I want to show that the singular solution is the envelope for the general solutions.
Proof Outline
Both solutions pass from the same point $(a,b)$
Both solutions have the same gradient at that point (are tangent to each other)
Proof:
The form of Clairauts equation is
$$y(x) = xy' + f(y')$$
You differentiate once to get
$$y' = y' + xy'' + f'(y')y''$$
You rearrange and get two solutions
The general solution
$$y = Cx + f(C)$$
The singular solution
$$x + f'(y') = 0$$
From the general solution we get
$$a = (b - f(C))/C$$
Subbing this in to the singular solution we get
$$b - f(C) + Cf'(y') = 0$$
Here, I need to show that this equation holds to show that for $x=a$, the singular solution also passes $y=b$, which will cover (1) from my requirements.

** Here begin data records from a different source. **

**src/rtl/div_unit.sv**
```systemverilog
// Multi-cycle radix-2 restoring divider (DIV/DIVU) for the EX stage; returns {remainder, quotient}.
// Optional macro DIV_ZERO_FLAG_EN adds div_zero_o, asserted with ready_o after a divide by zero.
module div_unit #(
  parameter int DATA_W = 32,
  parameter int CNT_W  = 6
) (
  input  logic                clk,
  input  logic                rst,
  input  logic                start_i,
  input  logic                signed_div_i,
  input  logic [DATA_W-1:0]   opdata1_i,
  input  logic [DATA_W-1:0]   opdata2_i,
  input  logic                annul_i,
  input  logic                ex_hold_i,
  output logic [2*DATA_W-1:0] result_o,
  output logic                ready_o,
`ifdef DIV_ZERO_FLAG_EN
  output logic                div_zero_o,
`endif
  output logic                stall_req_o
);

  typedef enum logic [1:0] {S_IDLE, S_DIVZERO, S_ON, S_END} state_t;

  state_t              state, state_next;
  logic [CNT_W-1:0]    cnt;
  logic [DATA_W-1:0]   dvd;      // dividend magnitude, shifts left while quotient bits fill in
  logic [DATA_W-1:0]   dvs;
  logic [DATA_W:0]     rem;
  logic                neg_q, neg_r;
  logic [2*DATA_W-1:0] result;
  logic                ready;

  logic                op1_neg, op2_neg, accept, last_iter;
  logic [DATA_W-1:0]   op1_mag, op2_mag;
  logic [DATA_W:0]     rem_shift, trial, rem_next;
  logic                q_bit;
  logic [DATA_W-1:0]   q_fin, q_fix, r_fix;

  assign accept    = start_i && !annul_i;
  assign last_iter = (cnt == CNT_W'(DATA_W - 1));

  assign op1_neg = signed_div_i && opdata1_i[DATA_W-1];
  assign op2_neg = signed_div_i && opdata2_i[DATA_W-1];
  assign op1_mag = op1_neg ? -opdata1_i : opdata1_i;
  assign op2_mag = op2_neg ? -opdata2_i : opdata2_i;

  // One restoring step: shift in the next dividend bit and keep the trial difference if non-negative.
  assign rem_shift = {rem[DATA_W-1:0], dvd[DATA_W-1]};
  assign trial     = rem_shift - {1'b0, dvs};
  assign q_bit     = ~trial[DATA_W];
  assign rem_next  = q_bit ? trial : rem_shift;
  assign q_fin     = {dvd[DATA_W-2:0], q_bit};
  assign q_fix     = neg_q ? -q_fin : q_fin;
  assign r_fix     = neg_r ? -rem_next[DATA_W-1:0] : rem_next[DATA_W-1:0];

  // NOTE: sequential state uses non-blocking assignments so every flop samples pre-edge values.
  always_ff @(posedge clk) begin
    if (!rst) state <= S_IDLE;
    else      state <= state_next;
  end

  // NOTE: default assignment first so no path through the case leaves state_next unassigned (no latch).
  always_comb begin
    state_next = state;
    case (state)
      S_IDLE:    if (accept) state_next = (opdata2_i == '0) ? S_DIVZERO : S_ON;
      S_DIVZERO: state_next = S_END;
      S_ON:      if (last_iter) state_next = S_END;
      S_END:     if (!ex_hold_i) state_next = S_IDLE;
      default:   state_next = S_IDLE;
    endcase
    if (annul_i) state_next = S_IDLE;
  end

  always_comb begin
    stall_req_o = 1'b0;
    case (state)
      S_IDLE:            stall_req_o = accept;
      S_DIVZERO, S_ON:   stall_req_o = 1'b1;
      default:           stall_req_o = 1'b0;
    endcase
  end

`ifdef DIV_ZERO_FLAG_EN
  logic zero_flag;
  always_ff @(posedge clk) begin
    if (!rst)                            zero_flag <= 1'b0;
    else if (annul_i)                    zero_flag <= 1'b0;
    else if (state == S_DIVZERO)         zero_flag <= 1'b1;
    else if (state == S_IDLE && accept)  zero_flag <= 1'b0;
  end
  assign div_zero_o = zero_flag && ready;
`endif

  always_ff @(posedge clk) begin
    if (!rst) begin
      cnt    <= '0;
      dvd    <= '0;
      dvs    <= '0;
      rem    <= '0;
      neg_q  <= 1'b0;
      neg_r  <= 1'b0;
      result <= '0;
      ready  <= 1'b0;
    end else begin
      ready <= (state_next == S_END);
      if (!annul_i) begin
        case (state)
          S_IDLE: if (start_i) begin
            dvd   <= op1_mag;
            dvs   <= op2_mag;
            neg_q <= op1_neg ^ op2_neg;
            neg_r <= op1_neg;
            rem   <= '0;
            cnt   <= '0;
          end
          S_DIVZERO: result <= '0;
          S_ON: begin
            rem <= rem_next;
            dvd <= q_fin;
            cnt <= cnt + CNT_W'(1);
            if (last_iter) result <= {r_fix, q_fix};
          end
          default: ;
        endcase
      end
    end
  end

  assign result_o = result;
  assign ready_o  = ready;

endmodule

```
**config.mk**
```make
export PLATFORM = sky130hd
export DESIGN_NAME = div_unit
export DESIGN_NICKNAME = d
export VERILOG_FILES = /design/src/rtl/div_unit.sv
export SDC_FILE = /design/constraint.sdc
export NUM_CORES = 1
export LEC_CHECK = 0
export ABC_AREA = 1
export CAP_MARGIN = 20
export CORE_MARGIN = 10
export CORE_UTILIZATION = 53
export DETAILED_ROUTE_END_ITERATION = 10
export PLACE_DENSITY = 0.78
export SYNTH_ARGS = -nofsm -noshare
export SYNTH_HDL_FRONTEND = slang
export SYNTH_SLANG_ARGS = --single-unit
```
**constraint.sdc**
```tcl
create_clock -name clk -period 3.93 [get_ports clk]
set_input_delay 0.786 -clock clk [delete_from_list [all_inputs] [get_ports clk]]
set_output_delay 0.786 -clock clk [all_outputs]
set_load 0.01 [all_outputs]
```
=== After elaboration in Yosys (flattened, before gate mapping) ===
Index checks and enable logic that the tools add are counted.

* Add/subtract/negate cells: 6
* Equal/unequal tests: 7
* Muxes and demuxes: 20
* Bitwise operators: 3
* Reduce and logical (&&, ||, !) cells: 12

{| class="wikitable"
|+ Operator list
! operator !! count
|-
| 2-to-1 mux 32 bit || 7
|-
| negator 32 bit || 4
|-
| one-hot mux 32 bit (2 select lines) || 2
|-
| one-hot mux 64 bit (2 select lines) || 1
|-
| 2-to-1 mux 64 bit || 1
|-
| subtractor 33 x 32 -> 33 bit || 1
|-
| logical NOT 32 bit || 1
|-
| one-hot mux 6 bit (2 select lines) || 1
|-
| 2-to-1 mux 2 bit || 5
|-
| AND reduction 3 bit || 3
|-
| one-hot mux 2 bit (4 select lines) || 1
|-
| adder 6 x 1 -> 6 bit (second input constant) || 1
|-
| equality test 2 bit (second input constant) || 3
|-
| equality test 6 x 5 -> 1 bit (second input constant) || 1
|-
| 2-to-1 mux 6 bit || 1
|-
| != test 2 bit (second input constant) || 2
|-
| nonzero test 2 bit || 2
|-
| logical AND 1 bit || 3
|-
| equality test 2 x 1 -> 1 bit (second input constant) || 1
|-
| logical NOT 2 bit || 1
|-
| inverter 1 bit || 2
|-
| one-hot mux 1 bit (2 select lines) || 1
|-
| OR reduction 2 bit || 1
|-
| logical NOT 1 bit || 1
|-
| XOR 1 bit || 1
|}

* Register bits after elaboration: 171
* Output and inout bits: 66
* Logic and storage cells: 57

=== Longest topological paths before layout ===
Gate-level depths: netlist of the first run.

* Word-level depth: 6
* Gate-level depth with buffers: 29

=== Worst setup path after synthesis of the first run ===
Ideal clock, no wire load.

* Path type: reg-to-reg
* Start: register dvd[31]
* End: register result[26], in the netlist result_o[26]
* Arrival: 3.891 ns
* Setup slack: -0.031 ns
* Cell stages (with the launch flop): 30
* Buffers on the path: 2
* Cell sequence: dfxtp_1 > inv_1 > ha_1 > fa_1 > inv_1 > nand2_1 > nand2_1 > nand3_1 > nand2_2 > nand2_1 > nand2_2 > nand2_4 > nand2_4 > nand2_4 > nand2_8 > buf_12 > buf_6 > ha_1 > nand3_1 > nor3_1 > nand3_1 > nor3_1 > nand4_1 > nor2_1 > nand3_1 > o21ai_0 > inv_1 > a21oi_1 > o21ai_0 > a21oi_1

* Word-level cells in the longest chain between the ends: 6

{| class="wikitable"
|+ RTL lines
! what !! line !! source
|-
| from (decl) || 27 || <nowiki>logic [DATA_W-1:0] dvd;</nowiki>
|-
| from (signal assigned) || 111 || <nowiki>dvd <= op1_mag;</nowiki>
|-
| from (signal assigned) || 121 || <nowiki>dvd <= q_fin;</nowiki>
|-
| subtractor 33 x 32 -> 33 bit || 50 || <nowiki>assign trial = rem_shift - {1'b0, dvs};</nowiki>
|-
| inverter 1 bit || 51 || <nowiki>assign q_bit = ~trial[DATA_W];</nowiki>
|-
| negator 32 bit || 54 || <nowiki>assign q_fix = neg_q ? -q_fin : q_fin;</nowiki>
|-
| 2-to-1 mux 32 bit || 54 ||
|-
| 2-to-1 mux 64 bit || 123 || <nowiki>if (last_iter) result <= {r_fix, q_fix};</nowiki>
|-
| one-hot mux 64 bit (2 select lines) || 109 || <nowiki>case (state)</nowiki>
|-
| to (signal assigned) || 123 ||
|-
| to (decl) || 31 || <nowiki>logic [2*DATA_W-1:0] result;</nowiki>
|}

Every way passes these cells. The select of a mux whose other input is x is not followed.
A chain may end at the register's enable or synchronous reset.

=== Final worst setup path of the first run ===
Same ends and word-level chain as after synthesis.

==> out/metrics.csv, run 1 <==
metric,value,unit
io_pins,136,
wl,43100,um
fin_skew,0.0163,ns
path_clk_slew,0.07,ns
fillCellCount,2391,
grt_pass1_wl,68400,um
rows,57,
io_buffers,135,
cts_root_buffer,clkbuf_16,
vias_per_cell,5.47,
synthSimpleGateAreaFrac,37.2,%
synth.net_count,2277,
drc_errors,1,
gp_congestion,1.00,
finalWorstSetupSlack,0.169,ns
antenna_found_initial,0,
ctsHtreeMaxLevel,4,
ant_nets,0,
max_freq,0.266,GHz
cpPeakStageDelay,0.38,ns
critPathRequiredTime,4.29,ns
p_per_area,306,nW/um2
syn_area_per_cell,6.04,um2
cp-start-kind,flip-flop,
wl_per_cell,16.5,um
drv_slew,0,
die_h,177,um
insertion_delay,0.45,ns
synth_top_family_by_area,simple AND/OR/NAND/NOR gates,
grt-ovfl-total,0,
synthXorXnorAreaFrac,4.83,%
yosysSeqAreaShare,26.2,%
die_w,177,um
drt_iter0_markers,1304,
finalNetCount,2396,
post-route-util,64.0,%
placed_area,14700,um2
yosysUniqueCellTypes,49,
synth_warnings,0,
area_delta_synth_final,19.1,%
cts_buffer_depth,2,
ys_seq_elements,171,
post-dp-hpwl,33000,um
grt_pass1_vias,13700,
power.leakage,0.00740,uW
synthesis.area,13100,um2
cp-end-kind,flip-flop,
slowest_stage,fa_2,
synth_adder_area_share,4.08,%
numCtsBuffers,17,
post-place-ws,0.0396,ns
setup_viol,0,
violations,DRC,
final_area,15600,um2
synth_mux_area_share,0,%
cts.sinks,171,
drive_above_1_share,8.79,%
track_usage,26.8,%
arrival,4.12,ns
synth_cells,2165,
die_area,31300,um2
crit_fanout,3,
hold_violations,0,
synth_compound_area_share,16.2,%
post-route-min-period,3.76,ns
start_util,53.7,%
drv_cap,0,
worstMarginPinSlew,0.930,ns
vdd_drop_max,292,uV
cts_tree,built,
diodes,0,
finalCritPeriodShare,95.7,%
outcome,"complete, but fails checks",
maxSlewHeadroom,38.0,%
hp-class,reg -> reg,
core_area,24300,um2
critPathKind,reg -> reg,
layout_commonest_cell,nand2_1,
hold_buffers,0,
setup_tns,0,ns
grt_max_degree,83,
dr_total_vias,14300,
dr.pass1.iters,8,
layout_common_cells,"nand2_1, inv_1, a21oi_1, dfxtp_1, nor2_1",
[power breakdown]
| part | leakage [uW] | total [uW] | switching, uW | internal (uW) |
|---|---|---|---|---|
| combinational | 0.00573 | 1200 | 779 | 422 |
| sequential | 0.00139 | 1850 | 62.5 | 1790 |
| clock | 0.000281 | 1710 | 804 | 904 |
| total | 0.00740 | 4760 | 1650 | 3120 |
[routing by layer]
| metal | part of all wire [%] | vias to the layer above | GRT usage (%) |
|---|---|---|---|
| met3 | 4.9 | 107 | 3.58 |
| met1 | 42 | 6543 | 31.7 |
| li1 | - | 7187 | - |
| met4 | 4.4 | 0 | 12.8 |
| met2 | 48 | 492 | 46.9 |
| met5 | 0 | - | 0 |
[logic make-up after synthesis]
| kind of cell | count (synthesis) |
|---|---|
| and+or+nand+nor | 1110 |
| AOI/OAI and AO/OA | 388 |
| buffers and inverters | 382 |
| DFF | 171 |
| xor gates and xnor gates | 72 |
| adders and majority gates | 42 |
[synth_stat cells (all sizes together)]
library cell / count / share of area [%]
o311ai: 1 / 0.067
nand3b: 14 / 0.80
o221a: 1 / 0.086
nor2: 178 / 5.6
o22ai: 1 / 0.048
nand4: 32 / 1.5
or2: 5 / 0.24
nand2: 690 / 21
nor4: 14 / 0.67
nor3: 29 / 1.2
clkbuf: 53 / 1.5
o31ai: 6 / 0.34
nand3: 144 / 5.8
clkinv: 2 / 0.057
nor4b: 1 / 0.067
xor2: 48 / 3.2
a21oi: 203 / 8.0
and3: 1 / 0.048
ha: 41 / 3.9
buf: 25 / 1.3
o221ai: 8 / 0.54
o211ai: 17 / 0.98
xnor2: 24 / 1.6
and2: 2 / 0.11
o21bai: 5 / 0.29
a21o: 4 / 0.23
o21ai: 140 / 5.5
fa: 1 / 0.15
dfxtp: 171 / 26
a31oi: 2 / 0.096
inv: 302 / 8.7
[flip-flops by register name, indices dropped and copies added (netlist names)]
name / count
result_o: 64
dvd: 32
dvs: 32
rem: 32
cnt: 6
state: 2
neg_q: 1
neg_r: 1
ready_o: 1
[per-stage QoR]
stage,total power [uW],hold WS [ns],cells
2_1_floorplan,2640,0.445,2165
3_3_place_gp,2990,0.453,2581
3_5_place_dp,3000,0.455,2581
4_1_cts,4690,0.466,2613
5_1_grt,4990,0.479,2621
6_report,4760,0.465,2621
[worst max-delay path, delay by kind of cell (launching register included)]
kind	cells	cell delay [ns]
AOI/OAI and AO/OA	4	0.51
buffers and inverters	3	0.18
DFF	1	0.33
adders and majority gates	3	0.69
and+or+nand+nor	17	1.96
[layout make-up]
type	instances	area (um2)	area share [%]
Sequential cell	171	3430	22.0
Clock inverter	14	135	0.868
Tap cell	324	405	2.60
Clock buffer	18	439	2.82
Timing Repair Buffer	177	1690	10.8
Inverter	304	1140	7.35
Multi-Input combinational cell	1613	8330	53.5
[worst paths after layout]
kind                            slack [ns]  cells after the start                 startpoint                   endpoint
worst max-delay path                  0.17                     27       dvd[31]$_SDFFE_PN0P_  result_o[26]$_SDFFE_PN0P_
worst min-delay path                  0.47                      2  result_o[51]$_SDFFE_PN0P_  result_o[51]$_SDFFE_PN0P_
worst max register to register        0.17                     27       dvd[31]$_SDFFE_PN0P_  result_o[26]$_SDFFE_PN0P_
worst min register to register        0.47                      2  result_o[51]$_SDFFE_PN0P_  result_o[51]$_SDFFE_PN0P_
[what timing repair did]
action                                  in CTS  in global routing
endpoints found under the setup margin       2                 32
gates cloned                                 0                  1
buffers inserted                             0                  6
endpoints found under the hold margin        0                  0
resized for setup                            1                 50
pin swaps                                    0                 17
(Power assumes the default switching activity.)
==> run 2: changes to the inputs <==
--- a/config.mk
+++ b/config.mk
@@ -7,6 +7,7 @@
 export LEC_CHECK = 0
 export ABC_AREA = 1
 export CAP_MARGIN = 20
+export CORE_ASPECT_RATIO = 0.5
 export CORE_MARGIN = 10
 export CORE_UTILIZATION = 53
 export DETAILED_ROUTE_END_ITERATION = 10
==> run 2 against run 1 <==
  * The flow now finishes without violations
  * Clock power increased by 4%
  * Combinational power about the same
  * Critical path depth decreased by 1
  * Count of clock-buffer cells in the layout unchanged
  * Flip-flop and latch count unchanged
  * Clock skew decreased by 0.0052 ns
  * Non-clock buffer count unchanged
  * Sequential share of layout area about the same
  * Setup slack got worse by 0.032 ns
  * Routed wire length decreased by 3.0%
  * Critical path type unchanged
==> out/metrics.csv, run 2 (synthesis results as in run 1) <==
metric,value,unit,change
outcome,"finished, final reports clean",,
min_to,result_o[50]$_SDFFE_PN0P_,,
cts_root_buffer,clkbuf_16,,
vdd_drop_max,233,uV,-20%
cts.sinks,171,,unchanged
die_h,131,um,-26%
critPathRequiredTime,4.27,ns,-0.02 ns
worstMarginPinSlew,1.09,ns,+0.159 ns
track_usage,25.7,%,-1.1 points
layout_common_cells,"nand2_1, inv_1, a21oi_1, dfxtp_1, nor2_1",,
grtUsageMet2,43.6,%,-3.2 points
cts_buffer_depth,2,,unchanged
p_sw,1630,uW,-0.87%
critPathTopFamily,simple AND/OR/NAND/NOR gates,,
wl,41800,um,-3.0%
drt_iter0_markers,1492,,+14%
die_w,242,um,+37%
finalCritPeriodShare,96.5,%,+0.81 points
setup_viol,0,,unchanged
fin_cells,2632,,+0.42%
insertion_delay,0.46,ns,about the same
drive_above_1_share,8.01,%,-0.78 points
path_clk_slew,0.07,ns,about the same
seq_power_share,38.6,%,-0.3 points
arrival,4.13,ns,about the same
post-route-min-period,3.79,ns,+0.0318 ns
grt_pass1_vias,12800,,-6.4%
hp-start,result_o[50]$_SDFFE_PN0P_,,
max_freq,0.264,GHz,-0.84%
cts_tree,built,,
fin_skew,0.0111,ns,-0.00522 ns
use_met1,33.5,%,+1.8 points
reg2regPathDepth,26,,-3.7%
grt_use_met3,4.92,%,+1.3 points
crit_fanout,3,,unchanged
area_delta_synth_final,18.9,%,
finalNetCount,2396,,unchanged
rr_startpoint,dvd[31]$_SDFFE_PN0P_,,
ant_nets,0,,unchanged
hold_depth,2,,unchanged
critPathKind,reg -> reg,,
drc_errors,0,,-1
ctsHtreeMaxLevel,4,,unchanged
power.leakage,0.00741,uW,+0.16%
cp-end-kind,flip-flop,,
cpPeakStageDelay,0.39,ns,about the same
io_pins,136,,unchanged
start_util,54.2,%,+0.44 points
maxSlewHeadroom,27.4,%,-11 points
cp_common_cell,nand2_2,,
drv_slew,0,,unchanged
rsz0062_at_grt,true,,
final_area,15500,um2,-0.19%
core_area,24100,um2,-0.81%
layout_commonest_cell,nand2_1,,
finalWorstSetupSlack,0.137,ns,-0.0318 ns
post-dp-hpwl,32300,um,-2.0%
netSwitchingFraction,34.0,%,-0.55 points
p_int,3170,uW,+1.6%
placed_area,14800,um2,+0.24%
post-place-ws,0.0181,ns,-0.0215 ns
regToRegSetupSlack,0.14,ns,-0.03 ns
fin_total_pwr,4800,uW,+0.74%
gp_congestion,0.973,,-2.8%
dp_cells,2594,,+0.50%
drv_cap,0,,unchanged
largest_register_ffs,64,,unchanged
io_buffers,135,,unchanged
hold_violations,0,,unchanged
hp-class,reg -> reg,,
wl_per_cell,15.9,um,-3.4%
dr.pass1.iters,5,,-3
grt_max_degree,75,,-9.6%
clock_power_share,36.8,%,+0.9 points
antenna_found_initial,0,,unchanged
grt_pass1_wl,66400,um,-2.9%
diodes,0,,unchanged
vias_per_cell,5.35,,-2.1%
r2r_end,result_o[30]$_SDFFE_PN0P_,,
post-route-util,64.4,%,+0.40 points
busiest_layer,met2,,
dr_total_vias,14100,,-1.7%
grt-ovfl-total,0,,unchanged
critPathBufInv,2,,-1
numCtsBuffers,17,,unchanged
p_per_area,309,nW/um2,+0.93%
p_comb_share,24.6,%,-0.6 points
rows,40,,-30%
cp-start-kind,flip-flop,,
slowest_stage,fa_2,,
die_area,31700,um2,+1.2%
-- run 2: cell types whose count changed in the layout (fill, tap and decap cells not counted), sizes merged --
cell / before / now
clkinvlp: 2 / 3
inv: 307 / 306
bufinv: 1 / 2
clkinv: 8 / 6
-- run 2: cell type report --
type | count | area, um2
clock inverter | 13 | 158
clock buffer | 18 | 439
multi-input combinational | 1613 | 8250
sequential | 171 | 3420
tap | 336 | 420
fill | 2280 | 8590
timing repair buffer | 177 | 1700
inverter | 304 | 1140
-- run 2: worst max-delay path by stage --
stage,to,startpoint,depth (start not counted),slack (ns)
6_report,result_o[30]$_SDFFE_PN0P_,dvd[31]$_SDFFE_PN0P_,26,0.14
5_1_grt,result_o[30]$_SDFFE_PN0P_,dvd[31]$_SDFFE_PN0P_,26,-0.1
3_3_place_gp,result_o[26]$_SDFFE_PN0P_,dvd[31]$_SDFFE_PN0P_,27,0.10
2_1_floorplan,result_o[26]$_SDFFE_PN0P_,dvd[31]$_SDFFE_PN0P_,29,0.07
4_1_cts,result_o[26]$_SDFFE_PN0P_,dvd[31]$_SDFFE_PN0P_,27,0.01
3_5_place_dp,result_o[26]$_SDFFE_PN0P_,dvd[31]$_SDFFE_PN0P_,27,0.02
-- run 2: tightest hold or removal path: cells and delay by family, from the launching register on --
family | cells | cell delay [ns]
compound gates | 1 | 0.05
flops | 1 | 0.31
simple gates | 1 | 0.06
-- run 2: power by group through the flow --
stage | combinational, uW | clock [uW] | sequential, uW
6_report | 1180 | 1770 | 1850
2_1_floorplan | 769 | 0 | 1870
3_3_place_gp | 1110 | 0 | 1890
5_1_grt | 1320 | 1850 | 1860
3_5_place_dp | 1120 | 0 | 1890
4_1_cts | 1130 | 1780 | 1850
-- run 2: metal layers --
layer  share of wire, %  wire, um
met1                 46     19400
met4                1.4       567
met5                  0         0
met3                6.4      2690
met2                 46     19200
-- run 2: repair_timing --
action / in CTS / in global routing
endpoints found under the setup margin: 1 / 32
gates cloned: 0 / 1
setup buffers: 0 / 6
resized for setup: 1 / 27
pin swaps: 0 / 13
hold buffers: 0 / 0
-- run 2: stage by stage --
step           setup TNS [ns]  hold WS (ns)
2_1_floorplan               0         0.445
3_3_place_gp                0         0.451
3_5_place_dp                0         0.452
4_1_cts                     0         0.463
5_1_grt                -0.140         0.481
6_report                    0         0.462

Also, any help on (2) would be greatly appreciated. I have no idea how to proceed with that.
Comparing ode and its solution
$$y(x,y') = xy' + f(y')$$
$$y (x,C)= xC + f(C)$$
directly establishes $y'=C$, i.e., all associated points $(a,b)$
$$ x=a, y = a x + f( a) = b $$
belong to the envelope.
I suppose that this already completes an adequate proof of the solution.